** Opening Data shown block **

## config.mk

```make
export PLATFORM = sky130hd
export DESIGN_NAME = record_deque_with_filter
export DESIGN_NICKNAME = d
export VERILOG_FILES = /design/src/design/rdq_pkg.sv /design/src/design/record_deque_with_filter.sv /design/src/design/rdq_store.sv
export SDC_FILE = /design/constraint.sdc
export NUM_CORES = 2
export LEC_CHECK = 0
export ABC_AREA = 1
export CAP_MARGIN = 10
export CORE_MARGIN = 1
export CORE_UTILIZATION = 55
export DETAILED_ROUTE_END_ITERATION = 7
export DONT_BUFFER_PORTS = 1
export PLACE_DENSITY = 0.7
export SLEW_MARGIN = 20
export SYNTH_ARGS = -nofsm -noshare
export SYNTH_HDL_FRONTEND = slang
export SYNTH_SLANG_ARGS = --single-unit
```

## constraint.sdc

```tcl
create_clock -name clk -period 8.95 [get_ports clk]
set_input_delay 0.895 -clock clk [delete_from_list [all_inputs] [get_ports clk]]
set_output_delay 0.895 -clock clk [all_outputs]
set_load 0.02 [all_outputs]
```

## src/design/rdq_pkg.sv

```systemverilog
`timescale 1ns / 1ps

package rdq_pkg;

  // Fixed field widths
  localparam int YEAR_W  = 12;
  localparam int TITLE_W = 16;
  localparam int CNT_W   = 7;

  // Request codes
  localparam logic [2:0] REQ_PUSH_FRONT = 3'd0;
  localparam logic [2:0] REQ_PUSH_BACK  = 3'd1;
  localparam logic [2:0] REQ_POP_FRONT  = 3'd2;
  localparam logic [2:0] REQ_POP_BACK   = 3'd3;
  localparam logic [2:0] REQ_DELETE     = 3'd4;
  localparam logic [2:0] REQ_COUNT      = 3'd5;

  // Predicate codes
  localparam logic [1:0] MATCH_FLAG_SET   = 2'd0;
  localparam logic [1:0] MATCH_FLAG_CLR   = 2'd1;
  localparam logic [1:0] MATCH_YEAR_ABOVE = 2'd2;

  // Status codes
  localparam logic [1:0] STAT_OK    = 2'd0;
  localparam logic [1:0] STAT_EMPTY = 2'd1;
  localparam logic [1:0] STAT_FULL  = 2'd2;

  // One stored record
  typedef struct packed {
    logic [YEAR_W-1:0]  year;
    logic               flag;
    logic [TITLE_W-1:0] title;
  } rec_t;

  // Input word
  typedef struct packed {
    logic [2:0]         req_type;
    logic [YEAR_W-1:0]  entry_year;
    logic               entry_flag;
    logic [TITLE_W-1:0] entry_title_ref;
    logic [1:0]         match_kind;
    logic [YEAR_W-1:0]  year_limit;
  } in_word_t;

  // Result word
  typedef struct packed {
    logic [YEAR_W-1:0]  out_year;
    logic               out_flag;
    logic [TITLE_W-1:0] out_title_ref;
    logic [CNT_W-1:0]   match_count;
    logic [CNT_W-1:0]   list_size;
    logic [1:0]         status;
  } out_word_t;

  // Sequencer states
  typedef enum logic [5:0] {
    S_IDLE = 6'b000001,
    S_EXEC = 6'b000010,
    S_POP  = 6'b000100,
    S_RD   = 6'b001000,
    S_EV   = 6'b010000,
    S_DONE = 6'b100000
  } state_t;

  // Evaluate the predicate on one record
  function automatic logic rec_match(input rec_t rec, input logic [1:0] kind,
                                     input logic [YEAR_W-1:0] limit);
    logic hit;
    hit = 1'b0;
    case (kind)
      MATCH_FLAG_SET:   hit = rec.flag;
      MATCH_FLAG_CLR:   hit = ~rec.flag;
      MATCH_YEAR_ABOVE: hit = (rec.year > limit);
      default:          hit = 1'b0;
    endcase
    return hit;
  endfunction

endpackage

```

## src/design/record_deque_with_filter.sv

```systemverilog
`timescale 1ns / 1ps

// Channel   Ports                         Dir  Word
// input     in_valid  in_ready  in_data   in   rdq_pkg::in_word_t
// result    out_valid out_ready out_data  out  rdq_pkg::out_word_t
//
// Push and no-op requests pass through S_EXEC and S_DONE to the result register;
// pops that find a record add S_POP. Delete and count walk the stored records
// through the single read port, one S_RD and one S_EV state per record.
// Reset clears the head pointer, the record count and the result valid; the
// record memory is not cleared. A stalled result holds in the output register;
// the next word may be accepted meanwhile and waits at its end for that slot.

module record_deque_with_filter #(
  parameter int CAPACITY = 64
) (
  input  logic                  clk,
  input  logic                  rst_n,
  input  logic                  in_valid,
  output logic                  in_ready,
  input  rdq_pkg::in_word_t     in_data,
  output logic                  out_valid,
  input  logic                  out_ready,
  output rdq_pkg::out_word_t    out_data
);

  localparam int IW = $clog2(CAPACITY);
  localparam int CW = $clog2(CAPACITY + 1);
  localparam int SW = CW + 1;

  rdq_pkg::state_t    state_r, state_nxt;
  logic [IW-1:0]      head_r, head_nxt;
  logic [CW-1:0]      count_r, count_nxt;
  logic [CW-1:0]      pos_r, pos_nxt;
  logic [CW-1:0]      wpos_r, wpos_nxt;
  logic [CW-1:0]      mcnt_r, mcnt_nxt;
  rdq_pkg::in_word_t  req_r, req_nxt;
  rdq_pkg::out_word_t res_r, res_nxt;
  rdq_pkg::out_word_t out_r, out_nxt;
  logic               out_valid_r, out_valid_nxt;

  logic [CW-1:0]      slot_pos;
  logic [SW-1:0]      slot_sum;
  logic [SW-1:0]      slot_wrap;
  logic [IW-1:0]      slot_addr;
  logic [IW-1:0]      head_dec;
  logic [IW-1:0]      head_inc;
  logic               full;
  logic               empty;
  logic               is_push;
  logic               is_pop;

  logic               wr_en;
  logic [IW-1:0]      wr_addr;
  rdq_pkg::rec_t      wr_data;
  logic [IW-1:0]      rd_addr;
  rdq_pkg::rec_t      rd_data;
  logic               hit;

  rdq_store #(
    .DEPTH (CAPACITY),
    .AW    (IW)
  ) u_store (
    .clk     (clk),
    .wr_en   (wr_en),
    .wr_addr (wr_addr),
    .wr_data (wr_data),
    .rd_addr (rd_addr),
    .rd_data (rd_data)
  );

  assign in_ready  = (state_r == rdq_pkg::S_IDLE);
  assign out_valid = out_valid_r;
  assign out_data  = out_r;

  assign full    = (count_r == CW'(CAPACITY));
  assign empty   = (count_r == '0);
  assign is_push = (req_r.req_type == rdq_pkg::REQ_PUSH_FRONT) ||
                   (req_r.req_type == rdq_pkg::REQ_PUSH_BACK);
  assign is_pop  = (req_r.req_type == rdq_pkg::REQ_POP_FRONT) ||
                   (req_r.req_type == rdq_pkg::REQ_POP_BACK);

  // Pick the logical position for the shared slot adder
  always_comb begin
    slot_pos = count_r;
    case (state_r)
      rdq_pkg::S_RD: slot_pos = pos_r;
      rdq_pkg::S_EV: slot_pos = wpos_r;
      default: begin
        if (req_r.req_type == rdq_pkg::REQ_POP_BACK) begin
          slot_pos = count_r - 1'b1;
        end
      end
    endcase
  end

  // Map position to slot around the ring
  assign slot_sum  = SW'(head_r) + SW'(slot_pos);
  assign slot_wrap = (slot_sum >= SW'(CAPACITY)) ? (slot_sum - SW'(CAPACITY)) : slot_sum;
  assign slot_addr = slot_wrap[IW-1:0];

  assign head_dec = (head_r == '0) ? IW'(CAPACITY - 1) : head_r - 1'b1;
  assign head_inc = (head_r == IW'(CAPACITY - 1)) ? '0 : head_r + 1'b1;

  assign hit = rdq_pkg::rec_match(rd_data, req_r.match_kind, req_r.year_limit);

  // Memory port steering
  always_comb begin
    wr_en   = 1'b0;
    wr_addr = slot_addr;
    wr_data = rd_data;
    rd_addr = slot_addr;
    case (state_r)
      rdq_pkg::S_EXEC: begin
        wr_data.year  = req_r.entry_year;
        wr_data.flag  = req_r.entry_flag;
        wr_data.title = req_r.entry_title_ref;
        wr_en         = is_push && !full;
        if (req_r.req_type == rdq_pkg::REQ_PUSH_FRONT) begin
          wr_addr = head_dec;
        end
        if (req_r.req_type == rdq_pkg::REQ_POP_FRONT) begin
          rd_addr = head_r;
        end
      end
      rdq_pkg::S_EV: begin
        // Only a delete rewrites the store; a count leaves it as it is
        wr_en = !hit && (req_r.req_type == rdq_pkg::REQ_DELETE);
      end
      default: begin
        wr_en = 1'b0;
      end
    endcase
  end

  // Sequencer
  always_comb begin
    state_nxt     = state_r;
    head_nxt      = head_r;
    count_nxt     = count_r;
    pos_nxt       = pos_r;
    wpos_nxt      = wpos_r;
    mcnt_nxt      = mcnt_r;
    req_nxt       = req_r;
    res_nxt       = res_r;
    out_nxt       = out_r;
    out_valid_nxt = out_valid_r && !out_ready;
    case (state_r)
      rdq_pkg::S_IDLE: begin
        if (in_valid) begin
          req_nxt   = in_data;
          res_nxt   = '0;
          mcnt_nxt  = '0;
          pos_nxt   = '0;
          wpos_nxt  = '0;
          state_nxt = rdq_pkg::S_EXEC;
        end
      end
      rdq_pkg::S_EXEC: begin
        state_nxt = rdq_pkg::S_DONE;
        if (is_push) begin
          if (full) begin
            res_nxt.status = rdq_pkg::STAT_FULL;
          end else begin
            count_nxt = count_r + 1'b1;
            if (req_r.req_type == rdq_pkg::REQ_PUSH_FRONT) begin
              head_nxt = head_dec;
            end
          end
        end else if (is_pop) begin
          if (empty) begin
            res_nxt.status = rdq_pkg::STAT_EMPTY;
          end else begin
            count_nxt = count_r - 1'b1;
            if (req_r.req_type == rdq_pkg::REQ_POP_FRONT) begin
              head_nxt = head_inc;
            end
            state_nxt = rdq_pkg::S_POP;
          end
        end else if ((req_r.req_type == rdq_pkg::REQ_DELETE) ||
                     (req_r.req_type == rdq_pkg::REQ_COUNT)) begin
          state_nxt = rdq_pkg::S_RD;
        end
      end
      rdq_pkg::S_POP: begin
        // Capture the popped record
        res_nxt.out_year      = rd_data.year;
        res_nxt.out_flag      = rd_data.flag;
        res_nxt.out_title_ref = rd_data.title;
        state_nxt             = rdq_pkg::S_DONE;
      end
      rdq_pkg::S_RD: begin
        if (pos_r == count_r) begin
          if (req_r.req_type == rdq_pkg::REQ_DELETE) begin
            count_nxt = wpos_r;
          end
          state_nxt = rdq_pkg::S_DONE;
        end else begin
          pos_nxt   = pos_r + 1'b1;
          state_nxt = rdq_pkg::S_EV;
        end
      end
      rdq_pkg::S_EV: begin
        // Count a hit, or compact the survivor toward the head
        if (hit) begin
          mcnt_nxt = mcnt_r + 1'b1;
        end else begin
          wpos_nxt = wpos_r + 1'b1;
        end
        state_nxt = rdq_pkg::S_RD;
      end
      rdq_pkg::S_DONE: begin
        if (!out_valid_r || out_ready) begin
          out_nxt             = res_r;
          out_nxt.match_count = rdq_pkg::CNT_W'(mcnt_r);
          out_nxt.list_size   = rdq_pkg::CNT_W'(count_r);
          out_valid_nxt       = 1'b1;
          state_nxt           = rdq_pkg::S_IDLE;
        end
      end
      default: begin
        state_nxt = rdq_pkg::S_IDLE;
      end
    endcase
  end

  // Control registers
  always_ff @(posedge clk) begin
    if (!rst_n) begin
      state_r     <= rdq_pkg::S_IDLE;
      head_r      <= '0;
      count_r     <= '0;
      out_valid_r <= 1'b0;
    end else begin
      state_r     <= state_nxt;
      head_r      <= head_nxt;
      count_r     <= count_nxt;
      out_valid_r <= out_valid_nxt;
    end
  end

  // Payload and walk registers
  always_ff @(posedge clk) begin
    pos_r  <= pos_nxt;
    wpos_r <= wpos_nxt;
    mcnt_r <= mcnt_nxt;
    req_r  <= req_nxt;
    res_r  <= res_nxt;
    out_r  <= out_nxt;
  end

  a_count_bound: assert property (@(posedge clk) disable iff (!rst_n)
    count_r <= CW'(CAPACITY))
    else $error("record count exceeds capacity");

  a_accept_exec: assert property (@(posedge clk) disable iff (!rst_n)
    (in_valid && in_ready) |=> (state_r == rdq_pkg::S_EXEC))
    else $error("accepted word did not start execution");

  a_walk_order: assert property (@(posedge clk) disable iff (!rst_n)
    ((state_r == rdq_pkg::S_RD) || (state_r == rdq_pkg::S_EV)) |-> (wpos_r <= pos_r))
    else $error("compaction write pointer passed read pointer");

  a_result_load: assert property (@(posedge clk) disable iff (!rst_n)
    ((state_r == rdq_pkg::S_DONE) && (!out_valid_r || out_ready)) |=> out_valid_r)
    else $error("finished word not presented");

endmodule

```

## src/design/rdq_store.sv

```systemverilog
`timescale 1ns / 1ps

module rdq_store #(
  parameter int DEPTH = 64,
  parameter int AW    = 6
) (
  input  logic             clk,
  input  logic             wr_en,
  input  logic [AW-1:0]    wr_addr,
  input  rdq_pkg::rec_t    wr_data,
  input  logic [AW-1:0]    rd_addr,
  output rdq_pkg::rec_t    rd_data
);

  rdq_pkg::rec_t mem [DEPTH];
  rdq_pkg::rec_t rd_data_r;

  // Write one record
  always_ff @(posedge clk) begin
    if (wr_en) begin
      mem[wr_addr] <= wr_data;
    end
  end

  // Register the read word
  always_ff @(posedge clk) begin
    rd_data_r <= mem[rd_addr];
  end

  assign rd_data = rd_data_r;

endmodule

```

==> flow_summary.json <==
{
  "timing.slew.headroom_pct": 13.20,
  "dp_cells": 9784,
  "antenna_found_initial": 6,
  "gr-max-usage-layer": "met2",
  "numCtsBuffers": 203,
  "post-cts-setup-buffers": 0,
  "crit_path_max_incr_delay_ns": 1.02,
  "seqPwrFrac_pct": 48.8,
  "cts.htree.levels": 4,
  "die_h_microns": 405.7,
  "power.switching_uw": 6698,
  "yosysTopAreaCell": "edfxtp_1",
  "finalSetupViolations": 0,
  "synth-seq-area-share_pct": 68.06,
  "clkSlewWorstSetupHoldPaths_ns": 0.06,
  "worst_slew_pin_slew_ns": 1.293,
  "slew_violations": 0,
  "clock_path_buffers": 3,
  "path_buf_inv": 3,
  "fmax_mhz": 154.0,
  "cts_hold_buffers": 0,
  "vdd_drop_max_v": 0.0002949,
  "syn_area_sq_mm": 0.08964,
  "cts_tree": "built",
  "powerDensity_mw_per_mm2": 240.4,
  "drive_above_1_share_pct": 6.497,
  "critPathSlowestCell": "nor2_4",
  "drt-wirelength-per-cell_microns": 25.21,
  "vias": 60690,
  "synthFlopType": "edfxtp_1",
  "grtUsageTotal_pct": 31.06,
  "synth_most_common_cell": "nand3_1",
  "setup_tns_ns": 0,
  "path_class": "flip-flop to flip-flop",
  "dr.pass1.iters": 7,
  "syn_nets": 8116,
  "instances_no_fill": 10160,
  "synth.area.top_cells": "edfxtp_1, nand3_1, nand3b_1",
  "met3_usage_pct": 6.207,
  "layout_min_cycle_time_ns": 6.494,
  "synth_warnings": 0,
  "antenna_left": 0,
  "internal-power_uw": 17030,
  "path_delay_family": "simple AND/OR/NAND/NOR gates",
  "area_growth_pct": 10.15,
  "dp_hpwl_mm": 140.6,
  "grt_pass1_vias": 57120,
  "core.rowCount": 147,
  "io_buffers": 0,
  "start_util_pct": 55.63,
  "vias_per_cell": 5.971,
  "n_fill_cell": 12500,
  "skew_ns": 0.04027,
  "finalCritPeriodShare_pct": 72.56,
  "yosysTopAreaCellShare_pct": 66.97,
  "status": "finished clean",
  "whs_ns": 0.1683,
  "grt_remaining_overflow": 0,
  "place.gp.congestion": 0.9271,
  "route.detailed.drc": 0,
  "ys_ff_latch": 2048,
  "hold_path_class": "input port to flip-flop",
  "rsz0062_at_grt": "no",
  "cp-start-kind": "flip-flop",
  "combinationalPowerShare_pct": 15.4,
  "clkLatencyLatePin_ns": 0.83,
  "dieArea_sq_mm": 0.1646,
  "diodes": 0,
  "grt_max_degree": 181,
  "crit_fanout": 29,
  "p_total_uw": 23730,
  "ctsResizeCount": 0,
  "wl_mm": 256.2,
  "cp.required_ns": 9.37,
  "coreArea_sq_mm": 0.1611,
  "pwr-share-clk_pct": 35.8,
  "maxCapViolCount": 0,
  "switching_share_pct": 28.22,
  "hold_viol": 0,
  "boundaryPins": 97,
  "die_w_microns": 405.7,
  "end_kind": "flip-flop",
  "nets": 7913,
  "synth_enable_flop_cells": 1999,
  "leakagePower_uw": 0.03794,
  "drt_iter0_drc": 8235,
  "grt_pass1_wl_mm": 374.9,
  "use_met2_pct": 48.01,
  "syn_avg_cell_area_sq_um": 11.15,
  "grtUsageMet1_pct": 42.29,
  "cp_cell_sequence": "nor2_1 > inv_1 > nor2_1 > nand3_1 > nand2_1 > inv_1 > o21ai_0 > o221ai_1 > ha_1 > a21oi_1 > o21ai_0 > xnor2_1 > nand2_1 > o21ai_1 > inv_1 > nor2_1 > nand2_1 > nor2_4",
  "synth_async_sr_flop_share_pct": 0,
  "cts-root-buf": "clkbuf_16",
  "ys_types": 42,
  "syn_inst": 8039,
  "yosys-top-cells-count": "nand3_1, edfxtp_1, nand2_1",
  "cts.sinks": 2048,
  "arrival_ns": 6.92
}
-- final timing paths --
path | startpoint | endpoint | slack [ns] | cells after the start
max | state_r[2] | u_store.mem[41][23] | 2.46 | 18
min | in_data[44] | req_r[44] | 0.17 | 0
max reg2reg | state_r[2] | u_store.mem[41][23] | 2.46 | 18
min reg2reg | res_r[39] | out_data[39] | 0.42 | 0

** Closing Data shown block **

### Problem description
Search each line of the data above for "through", and copy the lines where it occurs.

### Task response
// Push and no-op requests pass through S_EXEC and S_DONE to the result register;
// through the single read port, one S_RD and one S_EV state per record.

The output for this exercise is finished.